3.5.3. Heavy Metal Analysis

Heavy metal content and elution analyses were conducted to identify the behaviour of heavy metals in slag produced during the combustion melting process of sewage sludge solid fuel. Six heavy metals were analysed: Pb, Cd, Cu, As, Cr, and Hg (

Table 9. Heavy metal concentrations in various sludge, slag, and ash samples.

Sample	Unit	Pb	Cd	Cu	As	Cr	Hg
Content Analysis
Sludge Solid Fuel Ash	mg/kg	711.57	28.24	6,737.77	24.77	1137.24	0.07
Leaching Analysis
Fly Ash	mg/L	0.07	N/D	0.593	0.638	0.933	0.006
Slag		N/D	N/D	0.213	N/D	N/D	N/D

N/D: Not detected.

). Five heavy metals (excluding Cd) were detected in the eluted solution of fly ash from the pilot plant; in the case of slag, no metals were eluted, except for Cu.
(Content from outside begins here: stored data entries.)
## config.mk

```make
export PLATFORM = sky130hd
export DESIGN_NAME = branch_skip_load_store_exec
export DESIGN_NICKNAME = d
export VERILOG_FILES = /design/src/logic/exec_pkg.sv /design/src/logic/compare_flags.sv /design/src/logic/branch_condition.sv /design/src/logic/branch_skip_load_store_exec.sv
export SDC_FILE = /design/constraint.sdc
export NUM_CORES = 1
export LEC_CHECK = 0
export BUFFER_PORTS_ARGS = -buffer_cell sky130_fd_sc_hd__buf_2
export CAP_MARGIN = 10
export CORE_ASPECT_RATIO = 1.4
export CORE_UTILIZATION = 47
export CTS_BUF_LIST = sky130_fd_sc_hd__clkbuf_8 sky130_fd_sc_hd__clkbuf_16
export DETAILED_ROUTE_END_ITERATION = 6
export GPL_TIMING_DRIVEN = 0
export MAX_ROUTING_LAYER = met4
export PLACE_DENSITY = 0.85
export SLEW_MARGIN = 20
export SYNTH_ARGS = -nofsm -noshare
export SYNTH_HDL_FRONTEND = slang
export SYNTH_SLANG_ARGS = --single-unit
export TNS_END_PERCENT = 30
```

## constraint.sdc

```tcl
create_clock -name mclk -period 4.2 [get_ports mclk]
set_input_delay 0.63 -clock mclk [delete_from_list [all_inputs] [get_ports mclk]]
set_output_delay 0.63 -clock mclk [all_outputs]
set_load 0.05 [all_outputs]
```

## src/logic/exec_pkg.sv

```systemverilog
// shared types and constants of the branch, skip, load and store executor
package exec_pkg;
    // status register bit positions
    localparam int C_BIT = 0;
    localparam int Z_BIT = 1;
    localparam int N_BIT = 2;
    localparam int V_BIT = 3;
    localparam int H_BIT = 5;
    localparam int T_BIT = 6;

    // pointer pair selection
    localparam logic [1:0] PTR_X = 2'h0;
    localparam logic [1:0] PTR_Y = 2'h1;
    localparam logic [1:0] PTR_Z = 2'h2;

    // program counter and pointer steps
    localparam logic [15:0] SKIP_ONE_WORD = 16'h0002;
    localparam logic [15:0] SKIP_TWO_WORD = 16'h0003;
    localparam logic [15:0] BRANCH_BIAS   = 16'h0001;
    localparam logic [15:0] PTR_STEP      = 16'h0001;

    // clocks spent beyond the first one
    localparam logic [1:0] EXTRA_STORE    = 2'h1;
    localparam logic [1:0] EXTRA_BRANCH   = 2'h1;
    localparam logic [1:0] EXTRA_SKIP_ONE = 2'h1;
    localparam logic [1:0] EXTRA_SKIP_TWO = 2'h2;
    localparam logic [1:0] STALL_LAST     = 2'h1;

    typedef enum logic [5:0] {
        nop_op, compare_reg_op, compare_with_carry_op, compare_immediate_op,
        skip_reg_bit_clear_op, skip_reg_bit_set_op,
        skip_port_bit_clear_op, skip_port_bit_set_op,
        branch_status_bit_set_op, branch_status_bit_clear_op,
        branch_equal_op, branch_not_equal_op,
        branch_carry_set_op, branch_carry_clear_op,
        branch_same_higher_op, branch_lower_op,
        branch_minus_op, branch_plus_op,
        branch_signed_ge_op, branch_signed_lt_op,
        branch_halfcarry_set_op, branch_halfcarry_clear_op,
        branch_transfer_set_op, branch_transfer_clear_op,
        branch_overflow_set_op, branch_overflow_clear_op,
        register_move_op, register_pair_copy_op, load_immediate_op,
        indirect_load_op, displacement_load_op, direct_load_op,
        indirect_store_op
    } exec_op_type;

    typedef enum logic [1:0] {
        PTR_PLAIN    = 2'h0,
        PTR_POST_INC = 2'h1,
        PTR_PRE_DEC  = 2'h2
    } ptr_mode_type;

    typedef struct packed {
        exec_op_type  op;
        logic [4:0]   dst;
        logic [7:0]   dstVal;
        logic [15:0]  srcVal;
        logic [7:0]   imm;
        logic [2:0]   bitSel;
        logic [6:0]   offset;
        logic [5:0]   disp;
        logic [1:0]   ptrSel;
        ptr_mode_type ptrMode;
        logic [15:0]  ptrVal;
        logic [15:0]  absAddr;
        logic [7:0]   ioVal;
        logic         nextTwoWord;
        logic [15:0]  pc;
    } exec_req_type;

    typedef struct packed {
        logic        we;
        logic        pair;
        logic [4:0]  idx;
        logic [15:0] data;
    } reg_wr_type;

    typedef struct packed {
        logic        we;
        logic [1:0]  sel;
        logic [15:0] value;
    } ptr_wr_type;

    typedef struct packed {
        logic       we;
        logic [7:0] value;
    } status_wr_type;

    typedef struct packed {
        logic        we;
        logic [15:0] value;
    } pc_wr_type;

    typedef struct packed {
        logic        rd;
        logic        wr;
        logic [15:0] addr;
        logic [7:0]  wdata;
    } mem_req_type;

    typedef enum logic [2:0] {
        ST_IDLE  = 3'b001,
        ST_STALL = 3'b010,
        ST_MEM   = 3'b100
    } state_type;
endpackage

```

## src/logic/compare_flags.sv

```systemverilog
// flag result of compare and compare-with-carry
`timescale 1ns/100ps
`default_nettype none
module compare_flags (
    // operands
    input  wire logic [7:0] lhs,
    input  wire logic [7:0] rhs,
    input  wire logic       withCarry,
    // status in and out
    input  wire logic [7:0] statusIn,
    output logic [7:0]      statusOut
);
    import exec_pkg::*;

    wire logic       borrowIn = withCarry & statusIn[C_BIT];
    wire logic [8:0] diff     = {1'b0, lhs} - {1'b0, rhs} - {8'h00, borrowIn};
    wire logic [4:0] lowDiff  = {1'b0, lhs[3:0]} - {1'b0, rhs[3:0]} - {4'h0, borrowIn};
    // carry variant keeps zero only while the whole chain is zero
    wire logic       isZero   = (diff[7:0] == 8'h00) & (~withCarry | statusIn[Z_BIT]);
    wire logic       ovf      = (lhs[7] & ~rhs[7] & ~diff[7]) | (~lhs[7] & rhs[7] & diff[7]);

    always_comb begin
        statusOut = statusIn;
        statusOut[C_BIT] = diff[8];
        statusOut[Z_BIT] = isZero;
        statusOut[N_BIT] = diff[7];
        statusOut[V_BIT] = ovf;
        statusOut[H_BIT] = lowDiff[4];
    end
endmodule
`default_nettype wire

```

## src/logic/branch_condition.sv

```systemverilog
// taken decision for skips and conditional relative branches
`timescale 1ns/100ps
`default_nettype none
module branch_condition (
    // instruction and operands
    input  wire exec_pkg::exec_op_type op,
    input  wire logic [7:0]            status,
    input  wire logic [2:0]            bitSel,
    input  wire logic [7:0]            regVal,
    input  wire logic [7:0]            ioVal,
    // decision
    output logic                       isSkip,
    output logic                       isBranch,
    output logic                       taken
);
    import exec_pkg::*;

    assign isSkip = op inside {skip_reg_bit_clear_op, skip_reg_bit_set_op,
                               skip_port_bit_clear_op, skip_port_bit_set_op};
    assign isBranch = (op >= branch_status_bit_set_op) && (op <= branch_overflow_clear_op);

    always_comb begin
        case (op)
            skip_reg_bit_clear_op:      taken = ~regVal[bitSel];
            skip_reg_bit_set_op:        taken = regVal[bitSel];
            skip_port_bit_clear_op:     taken = ~ioVal[bitSel];
            skip_port_bit_set_op:       taken = ioVal[bitSel];
            branch_status_bit_set_op:   taken = status[bitSel];
            branch_status_bit_clear_op: taken = ~status[bitSel];
            branch_equal_op:            taken = status[Z_BIT];
            branch_not_equal_op:        taken = ~status[Z_BIT];
            branch_carry_set_op:        taken = status[C_BIT];
            branch_carry_clear_op:      taken = ~status[C_BIT];
            branch_lower_op:            taken = status[C_BIT];
            branch_same_higher_op:      taken = ~status[C_BIT];
            branch_minus_op:            taken = status[N_BIT];
            branch_plus_op:             taken = ~status[N_BIT];
            branch_signed_ge_op:        taken = ~(status[N_BIT] ^ status[V_BIT]);
            branch_signed_lt_op:        taken = status[N_BIT] ^ status[V_BIT];
            branch_halfcarry_set_op:    taken = status[H_BIT];
            branch_halfcarry_clear_op:  taken = ~status[H_BIT];
            branch_transfer_set_op:     taken = status[T_BIT];
            branch_transfer_clear_op:   taken = ~status[T_BIT];
            branch_overflow_set_op:     taken = status[V_BIT];
            branch_overflow_clear_op:   taken = ~status[V_BIT];
            default:                    taken = 1'b0;
        endcase
    end
endmodule
`default_nettype wire

```

## src/logic/branch_skip_load_store_exec.sv

```systemverilog
// executor for compares, skips, conditional branches and data transfers
//
// Contract
// - compares subtract operand (and carry) from register, set five flags, one clock
// - register bit skip advances past next instruction on selected bit test
// - port bit skip tests an I/O bit, flags untouched, one to three clocks
// - generic status branch jumps to pc plus offset plus one when bit matches
// - carry branches follow carry set or clear, flags untouched
// - same-or-higher uses carry clear, lower uses carry set
// - signed greater-or-equal is taken when negative xor overflow is zero
// - signed less-than is taken when negative xor overflow is one
// - half-carry branches take one clock untaken, two when taken
// - transfer-bit branches follow the transfer flag, no flag changes
// - overflow branches target pc plus offset plus one
// - post-increment load reads at pointer then bumps pointer, two clocks
// - pre-decrement load lowers pointer first then reads there, two clocks
// - displacement load reads pointer plus offset, second and third pairs only
// - direct load reads absolute address into register, two clocks
// - indirect store writes register at pointer, optional post-increment or pre-decrement, two clocks
`timescale 1ns/100ps
`default_nettype none
module branch_skip_load_store_exec (
    // clock and reset
    input  wire logic                   mclk,
    input  wire logic                   reset_n,
    input  wire logic                   ce,
    // decoded instruction
    input  wire logic                   reqValid,
    input  wire exec_pkg::exec_req_type req,
    input  wire logic [7:0]             status,
    output logic                        reqReady,
    // data memory bus
    output var exec_pkg::mem_req_type   memReq,
    input  wire logic [7:0]             memRdata,
    // write-back
    output var exec_pkg::reg_wr_type    regWr,
    output var exec_pkg::ptr_wr_type    ptrWr,
    output var exec_pkg::status_wr_type statusWr,
    output var exec_pkg::pc_wr_type     pcWr,
    output logic                        done,
    output logic                        illegalOp
);
    import exec_pkg::*;

    state_type     state_r,    state_nxt;
    logic [1:0]    stall_r,    stall_nxt;
    logic          ready_r,    ready_nxt;
    logic [4:0]    loadDst_r,  loadDst_nxt;
    reg_wr_type    regWr_r,    regWr_nxt;
    ptr_wr_type    ptrWr_r,    ptrWr_nxt;
    status_wr_type statusWr_r, statusWr_nxt;
    pc_wr_type     pcWr_r,     pcWr_nxt;
    mem_req_type   memReq_r,   memReq_nxt;
    logic          done_r,     done_nxt;
    logic          illegal_r,  illegal_nxt;

    // request decode
    wire exec_op_type  op       = req.op;
    wire logic [15:0]  reqPc    = req.pc;
    wire logic [15:0]  reqPtr   = req.ptrVal;
    wire logic         accept   = ce & reqValid & ready_r;
    wire logic         isCmp    = op inside {compare_reg_op, compare_with_carry_op,
                                             compare_immediate_op};
    wire logic         isMove   = op inside {register_move_op, register_pair_copy_op,
                                             load_immediate_op};
    wire logic         isLoad   = op inside {indirect_load_op, displacement_load_op,
                                             direct_load_op};
    wire logic         isStore  = (op == indirect_store_op);
    wire logic         isDisp   = (op == displacement_load_op);
    wire logic         dispBad  = isDisp & (req.ptrSel == PTR_X);
    wire logic         ptrStep  = ((op == indirect_load_op) | isStore)
                                  & (req.ptrMode != PTR_PLAIN);
    wire logic         preDec   = ptrStep & (req.ptrMode == PTR_PRE_DEC);
    wire logic [15:0]  ptrDec   = reqPtr - PTR_STEP;
    wire logic [15:0]  ptrInc   = reqPtr + PTR_STEP;
    wire logic [15:0]  dispExt  = {10'h000, req.disp};
    wire logic [15:0]  offsetExt = {{9{req.offset[6]}}, req.offset};

    // effective data address and pointer write-back value
    wire logic [15:0]  memAddr  = (op == direct_load_op) ? req.absAddr :
                                  isDisp ? reqPtr + dispExt :
                                  preDec ? ptrDec : reqPtr;
    wire logic [15:0]  ptrNew   = preDec ? ptrDec : ptrInc;

    // move sources
    wire logic [15:0]  moveData = (op == register_pair_copy_op) ? req.srcVal :
                                  (op == load_immediate_op) ? {8'h00, req.imm} :
                                  {8'h00, req.srcVal[7:0]};
    wire logic [7:0]   cmpRhs   = (op == compare_immediate_op) ? req.imm : req.srcVal[7:0];

    // program counter targets and extra clocks
    wire logic [15:0]  branchTarget = reqPc + offsetExt + BRANCH_BIAS;
    wire logic [15:0]  skipTarget   = reqPc + (req.nextTwoWord ? SKIP_TWO_WORD : SKIP_ONE_WORD);

    logic [7:0] cmpStatus;
    logic       isSkip;
    logic       isBranch;
    logic       taken;

    wire logic [15:0]  ctrlTarget = isSkip ? skipTarget : branchTarget;
    wire logic [1:0]   ctrlExtra  = !isSkip ? EXTRA_BRANCH :
                                    req.nextTwoWord ? EXTRA_SKIP_TWO : EXTRA_SKIP_ONE;

    compare_flags cmpUnit (
        .lhs       (req.dstVal),
        .rhs       (cmpRhs),
        .withCarry (op == compare_with_carry_op),
        .statusIn  (status),
        .statusOut (cmpStatus)
    );

    branch_condition condUnit (
        .op       (op),
        .status   (status),
        .bitSel   (req.bitSel),
        .regVal   (req.srcVal[7:0]),
        .ioVal    (req.ioVal),
        .isSkip   (isSkip),
        .isBranch (isBranch),
        .taken    (taken)
    );

    // next state and one-cycle write-back strobes
    always_comb begin
        state_nxt    = state_r;
        stall_nxt    = stall_r;
        ready_nxt    = ready_r;
        loadDst_nxt  = loadDst_r;
        regWr_nxt    = '0;
        ptrWr_nxt    = '0;
        statusWr_nxt = '0;
        pcWr_nxt     = '0;
        memReq_nxt   = '0;
        done_nxt     = 1'b0;
        illegal_nxt  = 1'b0;
        case (state_r)
            ST_IDLE: begin
                if (accept) begin
                    if (isCmp) begin
                        statusWr_nxt = {1'b1, cmpStatus};
                        done_nxt = 1'b1;
                    end else if (isMove) begin
                        regWr_nxt = {1'b1, op == register_pair_copy_op, req.dst, moveData};
                        done_nxt = 1'b1;
                    end else if (dispBad) begin
                        illegal_nxt = 1'b1;
                        done_nxt = 1'b1;
                    end else if (isLoad) begin
                        memReq_nxt = {1'b1, 1'b0, memAddr, 8'h00};
                        ptrWr_nxt = {ptrStep, req.ptrSel, ptrNew};
                        loadDst_nxt = req.dst;
                        ready_nxt = 1'b0;
                        state_nxt = ST_MEM;
                    end else if (isStore) begin
                        memReq_nxt = {1'b0, 1'b1, memAddr, req.srcVal[7:0]};
                        ptrWr_nxt = {ptrStep, req.ptrSel, ptrNew};
                        stall_nxt = EXTRA_STORE;
                        ready_nxt = 1'b0;
                        state_nxt = ST_STALL;
                    end else if ((isSkip | isBranch) & taken) begin
                        pcWr_nxt = {1'b1, ctrlTarget};
                        stall_nxt = ctrlExtra;
                        ready_nxt = 1'b0;
                        state_nxt = ST_STALL;
                    end else begin
                        done_nxt = 1'b1;
                    end
                end
            end
            ST_MEM: begin
                regWr_nxt = {1'b1, 1'b0, loadDst_r, 8'h00, memRdata};
                done_nxt = 1'b1;
                ready_nxt = 1'b1;
                state_nxt = ST_IDLE;
            end
            ST_STALL: begin
                if (stall_r == STALL_LAST) begin
                    done_nxt = 1'b1;
                    ready_nxt = 1'b1;
                    state_nxt = ST_IDLE;
                end else begin
                    stall_nxt = stall_r - STALL_LAST;
                end
            end
            default: begin
                ready_nxt = 1'b1;
                state_nxt = ST_IDLE;
            end
        endcase
    end

    always_ff @(posedge mclk) begin
        if (!reset_n) begin
            state_r    <= ST_IDLE;
            stall_r    <= 2'h0;
            ready_r    <= 1'b1;
            loadDst_r  <= 5'h00;
            regWr_r    <= '0;
            ptrWr_r    <= '0;
            statusWr_r <= '0;
            pcWr_r     <= '0;
            memReq_r   <= '0;
            done_r     <= 1'b0;
            illegal_r  <= 1'b0;
        end else if (ce) begin
            state_r    <= state_nxt;
            stall_r    <= stall_nxt;
            ready_r    <= ready_nxt;
            loadDst_r  <= loadDst_nxt;
            regWr_r    <= regWr_nxt;
            ptrWr_r    <= ptrWr_nxt;
            statusWr_r <= statusWr_nxt;
            pcWr_r     <= pcWr_nxt;
            memReq_r   <= memReq_nxt;
            done_r     <= done_nxt;
            illegal_r  <= illegal_nxt;
        end
    end

    assign reqReady  = ready_r;
    assign memReq    = memReq_r;
    assign regWr     = regWr_r;
    assign ptrWr     = ptrWr_r;
    assign statusWr  = statusWr_r;
    assign pcWr      = pcWr_r;
    assign done      = done_r;
    assign illegalOp = illegal_r;

    wire logic finishNext = done_r && ready_r;
endmodule
`default_nettype wire

```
These results confirmed that the slag of the sewage sludge solid fuel retained heavy metals.

4. Conclusions

This study reviewed the applicability of CMT in the energisation of sewage sludge solid fuel. The characteristics of slagging, according to temperature, mixing ratio of sawdust, and ash basicity were analysed using the basicity index and PI.
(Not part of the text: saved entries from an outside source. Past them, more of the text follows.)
File: config.mk
export PLATFORM = sky130hd
export DESIGN_NAME = dcsync_regs
export DESIGN_NICKNAME = d
export VERILOG_FILES = /design/src/hw/dcsync_pkg.sv /design/src/hw/dcsync_regs.sv
export VERILOG_INCLUDE_DIRS = /design/src /design/src/hw
export SDC_FILE = /design/constraint.sdc
export NUM_CORES = 1
export LEC_CHECK = 0
export ABC_AREA = 1
export BUFFER_PORTS_ARGS = -buffer_cell sky130_fd_sc_hd__buf_2
export CAP_MARGIN = 20
export CORE_ASPECT_RATIO = 1.25
export CORE_MARGIN = 5
export CORE_UTILIZATION = 30
export DETAILED_ROUTE_END_ITERATION = 7
export PLACE_DENSITY = 0.54
export SLEW_MARGIN = 10
export SYNTH_ARGS = -nofsm -noshare
export SYNTH_HDL_FRONTEND = slang
export SYNTH_SLANG_ARGS = --single-unit
File: constraint.sdc
create_clock -name i_clk_sys -period 3.3 [get_ports i_clk_sys]
set_input_delay 0.66 -clock i_clk_sys [delete_from_list [all_inputs] [get_ports i_clk_sys]]
set_output_delay 0.66 -clock i_clk_sys [all_outputs]
set_load 0.05 [all_outputs]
• The PI of the mixture was lower than that of sewage sludge, and yielded results that were similar to those of sawdust, indicating that the sewage sludge solid fuel in which sawdust was mixed had a negative effect on the PI of ash.
• Basicity degree gradually increased, and the PI decreased as the sawdust mixing ratio increased. In addition, in view of the minimal change in the PI depending on the mixing ratio at 32% or higher, the PI for sewage sludge solid fuel is expected to remain at approximately 60% at a basicity index of 0.8 or higher.
• The increase in fluidity when sawdust is added to adjust the basicity is attributed to the melting temperature being lower than that of a single substance if an inorganic material contained in the ash forms a eutectic compound.
• The slagging rate of the produced slag was 88.03%, and the resulting volume reduction rate was 88.93%, indicating a volume reduction effect on the treatment of sewage sludge in the combustion furnace.
• Analysis of pollutants in exhaust gases generated by the combustion melting pilot plant operation demonstrated that small amounts of CO and SO₂ were produced. However, the average NO_x concertation was high (853 ppm), indicating that nitrogen was converted to NO_x in the oxygen-rich environment. Therefore, to prevent the release of NO_x, SNCR and SCR facilities need to be installed in oxygen-enriched combustion melting plants when using sewage sludge solid fuel.
• Analysis of slag containing heavy metals in the eluted solution from sewage sludge solid fuel showed that heavy metals contained in the sewage sludge solid fuel, with the exception of Cu, were retained within the slag. This indicates that heavy metal stability in the environment is ensured in case the sewage sludge solid fuel slag is buried in landfill.